Segunda-feira, 28 de Agosto de 2006

 

 Manteigas - foto de Ana Ferreira, 2002

 

 

A pensão está igual há vinte anos -. vai em breve para obras, disse-me o Luís-. Parei do outro lado da estrada, junto ao buxo e observei a silhueta do edifício durante algum tempo. Depois atravessei. No primeitro andar lá estava pintado o nome do estabelecimento seguido do número de telefone antigo ainda começado em 471. Ao tempo que mudaram os três primeiros digitos! Decidi entrar e ver o que era o jantar.

            Um grande ruído vinha da sala de refeições, que estava à pinha: Gritos de crianças correndo pelo café, empregados para trás e para a frente, copos a tenirem, travessas no ar, e ao balcão um grupo já de meia idade bebia vinho branco e comia pevides.

            Não valia a pena pensar em jantar sossegado, com aquele barulho. Aproximei-me de um canto do balcão para beber também uma taça de branco da região. Depois íria deitar-me.

            No grupo havia velhos conhecidos, dos meus tempos de juventude, mas agora todos mudados. Revi numa cabeça calva, com olhos redondinhos, faces coradas, cigarro no canto da boca um  colega de escola.  Estavam todos agora mais velhos, instalados em proeminentes barrigas e falavam sobre a reunião dos bombeiros, do ensaio da "Boa União" e do preço da madeira cobrada pelos serviços florestais.

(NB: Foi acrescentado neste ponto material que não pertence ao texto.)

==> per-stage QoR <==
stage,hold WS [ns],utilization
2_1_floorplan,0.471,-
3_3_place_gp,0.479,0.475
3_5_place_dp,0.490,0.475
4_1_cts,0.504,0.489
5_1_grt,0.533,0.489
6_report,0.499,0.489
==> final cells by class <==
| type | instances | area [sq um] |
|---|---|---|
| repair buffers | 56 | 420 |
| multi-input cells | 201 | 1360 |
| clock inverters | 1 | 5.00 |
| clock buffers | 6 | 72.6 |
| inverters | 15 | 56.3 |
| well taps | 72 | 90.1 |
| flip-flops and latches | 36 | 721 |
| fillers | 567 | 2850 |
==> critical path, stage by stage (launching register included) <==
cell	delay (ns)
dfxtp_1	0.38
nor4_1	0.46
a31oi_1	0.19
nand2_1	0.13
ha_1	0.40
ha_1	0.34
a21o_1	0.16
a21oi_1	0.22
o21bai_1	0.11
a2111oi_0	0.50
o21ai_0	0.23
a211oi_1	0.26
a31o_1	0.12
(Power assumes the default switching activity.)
`src/rtl/muntjac_clint.sv`:
```
// Core-local interruptor: free-running mtime, per-hart mtimecmp/msip, single-outstanding register bus.
// Define MUNTJAC_CLINT_PRESCALE_EN to advance mtime only once every TickDiv cycles.
module muntjac_clint #(
  parameter int unsigned NumHarts  = 1,
  parameter int unsigned AddrWidth = 16,
  parameter int unsigned TickDiv   = 1
) (
  input  logic                 clk_i,
  input  logic                 rst_i,
  input  logic                 req_valid_i,
  output logic                 req_ready_o,
  input  logic                 req_we_i,
  input  logic [AddrWidth-1:0] req_addr_i,
  input  logic [63:0]          req_wdata_i,
  input  logic [7:0]           req_wmask_i,
  output logic                 rsp_valid_o,
  input  logic                 rsp_ready_i,
  output logic [63:0]          rsp_rdata_o,
  output logic                 rsp_error_o,
  output logic [63:0]          mtime_o,
  output logic [NumHarts-1:0]  irq_software_m_o,
  output logic [NumHarts-1:0]  irq_timer_m_o
);

  // state   | meaning
  // ST_IDLE | no response outstanding, request port ready
  // ST_RESP | response presented; next request accepted as this one is consumed

  localparam int unsigned PairCount = (NumHarts + 1) / 2;
  localparam int unsigned WordWidth = AddrWidth - 3;
  localparam logic [WordWidth-1:0] MtimeWord = WordWidth'(32'h17FF);
  localparam logic [WordWidth-1:0] CmpWord   = WordWidth'(32'h0800);

  typedef enum logic [0:0] {
    ST_IDLE = 1'b0,
    ST_RESP = 1'b1
  } state_e;

  state_e state_q, state_d;
  logic   accept;

  logic [63:0]         mtime_q, mtime_d;
  logic [63:0]         mtimecmp_q [NumHarts];
  logic [63:0]         mtimecmp_d [NumHarts];
  logic [NumHarts-1:0] msip_q, msip_d;
  logic [NumHarts-1:0] irq_timer_q, irq_timer_d;
  logic [63:0]         rdata_q, rdata_d;
  logic                error_q, error_d;

  logic [WordWidth-1:0] word;
  logic                 unused_addr_lsbs;
  logic                 hit_mtime;
  logic [NumHarts-1:0]  hit_cmp;
  logic [PairCount-1:0] hit_pair;
  logic                 hit_any;
  logic                 tick;
  logic                 mtime_wr;

  function automatic logic [63:0] byte_merge(input logic [63:0] old_val,
                                             input logic [63:0] new_val,
                                             input logic [7:0]  strb);
    logic [63:0] res;
    for (int b = 0; b < 8; b++) begin
      res[8*b +: 8] = strb[b] ? new_val[8*b +: 8] : old_val[8*b +: 8];
    end
    return res;
  endfunction

  always_ff @(posedge clk_i) begin
    if (rst_i) state_q <= ST_IDLE;
    else       state_q <= state_d;
  end

  always_comb begin
    state_d     = state_q;
    accept      = 1'b0;
    req_ready_o = 1'b1;
    rsp_valid_o = 1'b0;
    case (state_q)
      ST_IDLE: begin
        accept = req_valid_i;
        if (req_valid_i) state_d = ST_RESP;
      end
      ST_RESP: begin
        rsp_valid_o = 1'b1;
        req_ready_o = rsp_ready_i;
        accept      = req_valid_i & rsp_ready_i;
        if (rsp_ready_i && !req_valid_i) state_d = ST_IDLE;
      end
      default: state_d = ST_IDLE;
    endcase
  end

  // Address bits [2:0] select a byte within the word and are covered by the strobes.
  assign word             = req_addr_i[AddrWidth-1:3];
  assign unused_addr_lsbs = ^req_addr_i[2:0];
  assign hit_mtime        = (word == MtimeWord);

  always_comb begin
    for (int h = 0; h < NumHarts; h++) begin
      hit_cmp[h] = (word == CmpWord + WordWidth'(h));
    end
    for (int k = 0; k < PairCount; k++) begin
      hit_pair[k] = (word == WordWidth'(k));
    end
  end

  assign hit_any  = hit_mtime | (|hit_cmp) | (|hit_pair);
  assign mtime_wr = accept & req_we_i & hit_mtime;

`ifdef MUNTJAC_CLINT_PRESCALE_EN
  logic [15:0] presc_q, presc_d;

  assign tick = (presc_q == 16'(TickDiv - 1));

  always_comb begin
    presc_d = tick ? 16'd0 : presc_q + 16'd1;
    if (mtime_wr) presc_d = 16'd0;
  end

  always_ff @(posedge clk_i) begin
    if (rst_i) presc_q <= '0;
    else       presc_q <= presc_d;
  end
`else
  localparam int unsigned unused_tick_div = TickDiv;
  assign tick = 1'b1;
`endif

  // Reads return pre-edge values; an mtime write replaces this cycle's increment.
  always_comb begin
    mtime_d    = mtime_q + {63'd0, tick};
    mtimecmp_d = mtimecmp_q;
    msip_d     = msip_q;
    rdata_d    = rdata_q;
    error_d    = error_q;
    if (accept) begin
      rdata_d = '0;
      error_d = ~hit_any;
      if (hit_mtime) begin
        if (req_we_i) mtime_d = byte_merge(mtime_q, req_wdata_i, req_wmask_i);
        else          rdata_d = mtime_q;
      end
      for (int h = 0; h < NumHarts; h++) begin
        if (hit_cmp[h]) begin
          if (req_we_i) mtimecmp_d[h] = byte_merge(mtimecmp_q[h], req_wdata_i, req_wmask_i);
          else          rdata_d = mtimecmp_q[h];
        end
      end
      // Even harts live in the low 32-bit half of a pair word, odd harts in the high half.
      for (int h = 0; h < NumHarts; h++) begin
        if (hit_pair[h/2]) begin
          if (req_we_i) begin
            if (req_wmask_i[4*(h%2)]) msip_d[h] = req_wdata_i[32*(h%2)];
          end else begin
            rdata_d[32*(h%2)] = msip_q[h];
          end
        end
      end
    end
  end

  always_comb begin
    for (int h = 0; h < NumHarts; h++) begin
      irq_timer_d[h] = (mtime_q >= mtimecmp_q[h]);
    end
  end

  always_ff @(posedge clk_i) begin
    if (rst_i) begin
      mtime_q     <= '0;
      msip_q      <= '0;
      irq_timer_q <= '0;
      rdata_q     <= '0;
      error_q     <= 1'b0;
      for (int h = 0; h < NumHarts; h++) begin
        mtimecmp_q[h] <= '1;
      end
    end else begin
      mtime_q     <= mtime_d;
      mtimecmp_q  <= mtimecmp_d;
      msip_q      <= msip_d;
      irq_timer_q <= irq_timer_d;
      rdata_q     <= rdata_d;
      error_q     <= error_d;
    end
  end

  assign rsp_rdata_o      = rdata_q;
  assign rsp_error_o      = error_q;
  assign mtime_o          = mtime_q;
  assign irq_software_m_o = msip_q;
  assign irq_timer_m_o    = irq_timer_q;

endmodule

```
`config.mk`:
```
export PLATFORM = sky130hd
export DESIGN_NAME = muntjac_clint
export DESIGN_NICKNAME = d
export VERILOG_FILES = /design/src/rtl/muntjac_clint.sv
export SDC_FILE = /design/constraint.sdc
export NUM_CORES = 1
export LEC_CHECK = 0
export CAP_MARGIN = 20
export CORE_UTILIZATION = 50
export DETAILED_ROUTE_END_ITERATION = 8
export GPL_ROUTABILITY_DRIVEN = 0
export MAX_ROUTING_LAYER = met4
export PLACE_DENSITY = 0.78
export SLEW_MARGIN = 20
export SYNTH_ARGS = -nofsm -noshare
export SYNTH_HDL_FRONTEND = slang
export SYNTH_SLANG_ARGS = --single-unit
```
`constraint.sdc`:
```
create_clock -name clk_i -period 5.8 [get_ports clk_i]
set_input_delay 1.16 -clock clk_i [delete_from_list [all_inputs] [get_ports clk_i]]
set_output_delay 1.16 -clock clk_i [all_outputs]
set_load 0.005 [all_outputs]
```
==> metrics <==
Setup Buffers After CTS=0; CP Launch Point=rsp_ready_i; GR peak layer=met2; via/cell ratio=around 6.3; Netlist cell types=66; syn_area_per_cell=a little over 8 µm²; met2 Use GR=between 40% and 50%; routing usage on met1=roughly 43%; Total Power=2.72 mW; slew margin rel.=between 30% and 40%; critical path class=input port to register; drt wl/cell=~19 µm; Hold Path Origin=rsp_error_o; Reg-to-Reg Start=mtime_o[4]; Syn Nets=roughly 1.5k; hold-fix buffers at CTS=0; cts bufs inserted=17; pre-CTS worst setup slack=between 1.5 and 2 ns; Die Area=around 0.022 mm²; largest net degree at the start of global routing=74; worst setup margin=1.88 ns; DRC=0; Final setup viols=0; most frequent cells in the layout=clkdlybuf4s50_1, dfxtp_1, nand2_1, nor2_1, inv_1; nets=~1.6k; I/O pins=approximately 230; Iter 0 DRT Violations=~1.1k; commonest non-fill, non-tap cell in the layout=clkdlybuf4s50_1; post-route minimum period=3.92 ns; Routed Antenna Nets=0; worst-case clock buffer depth=2; Netlist Area Pre-Place=around 0.011 mm²; Hold/Removal Path Class=register to register; Peak Freq=about 250 MHz; Synth area leader=dfxtp_1; post-layout util=roughly 65%; PwrDens=between 150 and 200 mW/mm²; HPWL Detailed=roughly 24 mm; Most used DFF post-synth=dfxtp_1; number of clock sinks=196; core box area=approximately 0.021 mm²; GR Util met3=~4.7%; Initial Util=51.2%; Worst-Margin Slew=between 0.9 and 1 ns; Critical path buffers and inverters=2; period utilization=about 68%; Peak VDD IR=~180 µV; Post-Syn Instances=1314; Root Buffer=clkbuf_16; number of global-route vias before repair=between 10k and 15k; first-pass GRT wire length=around 54 mm; CP max stage cell=and3_1; number of max-cap violations=0; crit path DAT=4.28 ns; Pins Over Slew Limit=0; Critical Path RT=approximately 6.2 ns; Worst Path Max Fanout=27; initial antenna violation count=1; synth warn=0; critical-path cell list=clkdlybuf4s50_1, nand2b_1, and3_1, nand2_1, buf_4, nor2_1, o21ai_0, a31oi_1; crit-path leading delay family=simple AND/OR/NAND/NOR gates; Total GRT Usage=31.8%; main area contributors after synthesis=dfxtp_1, ha_1, nand2_1, a22o_1, a22oi_1; post-synthesis sequential area ratio=36.2%; final WL=34.2 mm; Storage cell area=0.00392 mm²; setup total negative slack=0 ns; RSZ-0062 raised after global routing=no; Hold Fails Final Rpt=0; proportion of synthesized flip-flops having asynchronous set or reset=0%; CTS tree=done; Multi-input gate area=0.00632 mm²; Critical Path Max Stage Delay=slightly below 0.8 ns; first-pass iteration count of the detailed router=6; EDFF count, synth=0; GRT overflow=0; htree depth=4; layout cell share with drive strength beyond 1=between 5 and 6%; Worst-Skew Late Latency=0.45 ns; crit end category=register; Die H=approximately 150 µm; status=completed; via count=~11k; port bufs=about 220; # rows=53; Area Growth Syn to Fin=27.6%; Leak=just under 6 nW; Clock Pin Slew Worst Setup and Hold Paths=about 0.07 ns; Synth top area share=36.2%; Resize count post-CTS=0; Clock Skew=0.0202 ns; FF+latch count, synth=between 150 and 200; Die X=around 150 µm; number of fill cells=between 1.5k and 2k; startpoint types=input port
-- power by group --
group,internal [mW],leakage [nW],switching [mW]
combinational,0.0760,3.91,0.0897
sequential,1.35,1.58,0.00407
clock,0.634,0.288,0.572
total,2.06,5.78,0.666
-- kinds of logic after synthesis --
kind of cell	count (synthesis)	synth area share (%)
xor+xnor	6	0.485
simple gates	527	25.2
buf+inv	156	5.63
flops	196	36.2
mux	12	1.24
compound gates	352	23.7
fa+ha+maj	65	7.51
-- layout make-up --
type | instances | share of cell area [%]
Clock inverter | 12 | 0.960
Multi-Input combinational cell | 962 | 45.7
Timing Repair Buffer | 237 | 17.2
Sequential cell | 196 | 28.4
Tap cell | 275 | 2.49
Clock buffer | 20 | 3.30
Inverter | 72 | 1.96
Antenna cell | 1 | 0.0181
-- registers in the layout, indices dropped and copies added, names as in the netlist --
signal and cells:
mtimecmp_q 64, rsp_error_o 1, irq_software_m_o 1, mtime_o 64
rsp_rdata_o 64, irq_timer_m_o 1, state_q 1
-- routing by layer --
layer	part of all wire, %	up-vias
met5	0	-
met4	2.1	0
met3	8.7	63
met2	46	535
met1	43	5294
li1	-	5217
-- worst reg2reg max path: stages, from the launching register on --
cell and delay (ns):
dfxtp_1 0.53, nand3_1 0.23, nor3_2 0.46, and3_1 0.83, nand4_1 0.41, or3_1 0.40, a31oi_1 0.17
-- final timing paths --
path | to | slack [ns] | cells after the start
setup reg to reg | mtime_o[53] | 2.70 | 6
hold / removal | rsp_error_o | 0.46 | 2
setup / recovery | mtime_o[34] | 1.88 | 8
hold reg to reg | rsp_error_o | 0.46 | 2
-- cell usage after synthesis, types with 34 or more instances --
master	instances
dfxtp_1	196
nand2_1	150
nor2_1	117
inv_1	72
a22oi_1	67
ha_1	65
clkbuf_1	64
a22o_1	59
a21oi_1	56
and3_1	52
nand3_1	48
nand3b_1	34
-- metrics by stage --
step	hold slack (ns)	instances	instance area [µm²]
floorplan	0.435	1314	10800
global placement	0.443	1740	13200
detailed placement	0.451	1742	13200
CTS	0.465	1774	13800
global route	0.499	1775	13800
finish	0.460	1775	13800
No activity file was read; power rests on OpenSTA's default activity.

            O tempo tinha passado mas tudo continuava, no entanto, ridiculamente, reconhecível.  Aquilo que menos mudara fora o salão de entrada. Lá continuavam a cabeça embalsamada de cabra, sobre a porta da sala de jantar, com os seus quatro chifres; a capa de pastor em lã castanha, as cordas do bardo, o cajado e os "skis" de madeira pendurados, com umas botas grosseiras,  numa das paredes.

            O bom vinho branco da região continuava  a fluir, igualmente macio e alegre, com um brilho amarelo vivo no copo de três e despertava em mim a memória adormecida daqueles bons tempos de outrora.

            Bebi mais um.   Depois outro, e mais outro até lhes perder a conta. E fui-me chegando ao grupo e participando na conversa, como um normal forasteiro, que de repente se viu atirado para o meio deles. O convite também não foi para menos:

              - Ó amigo, chegue-se para cá e junte-se à gente!   

            O Luís partiu um queijo, vieram uns cestos de pão, abriram-se mais umas garrafas e ao fim da noite, subi de gatas ao primeiro andar. Há que tempos o não fazia!

            Não sei que me deu, que entrei descalço como antigamente e abri a porta também com mil cuidados, não fossem a Ti Maria e o Ti João ainda estarem acordados.

            Depois me lembrei: Que idiota eu sou,  eles já cá não dormem há tantos anos... E conclui então que tudo continuava como antigamente, só uma coisa mudara naquela casa: Os meus padrinhos já não viviam por cima do restaurante.